Below are the records; copy each line in which "margin" occurs.

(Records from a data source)
-----

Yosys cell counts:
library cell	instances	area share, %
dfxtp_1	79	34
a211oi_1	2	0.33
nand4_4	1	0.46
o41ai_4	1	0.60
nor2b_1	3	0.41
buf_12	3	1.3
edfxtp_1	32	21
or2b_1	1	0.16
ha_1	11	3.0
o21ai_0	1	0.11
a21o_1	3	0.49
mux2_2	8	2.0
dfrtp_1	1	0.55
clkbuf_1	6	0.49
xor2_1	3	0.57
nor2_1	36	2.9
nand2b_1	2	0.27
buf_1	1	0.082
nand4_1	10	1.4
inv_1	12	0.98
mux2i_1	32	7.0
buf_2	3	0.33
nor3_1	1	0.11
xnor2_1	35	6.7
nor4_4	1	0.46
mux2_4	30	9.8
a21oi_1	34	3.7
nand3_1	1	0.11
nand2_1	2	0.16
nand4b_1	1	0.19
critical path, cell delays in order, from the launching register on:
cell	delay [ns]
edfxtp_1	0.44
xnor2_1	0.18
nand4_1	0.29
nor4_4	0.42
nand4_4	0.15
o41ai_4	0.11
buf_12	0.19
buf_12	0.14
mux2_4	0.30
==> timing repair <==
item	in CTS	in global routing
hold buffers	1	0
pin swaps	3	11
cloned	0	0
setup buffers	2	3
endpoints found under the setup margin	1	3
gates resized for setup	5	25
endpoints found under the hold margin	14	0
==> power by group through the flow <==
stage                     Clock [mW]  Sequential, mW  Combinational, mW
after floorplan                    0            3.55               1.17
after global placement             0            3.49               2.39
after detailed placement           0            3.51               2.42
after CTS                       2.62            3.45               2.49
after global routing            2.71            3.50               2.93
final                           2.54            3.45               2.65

-----

**Answer box**
endpoints found under the setup margin	1	3
endpoints found under the hold margin	14	0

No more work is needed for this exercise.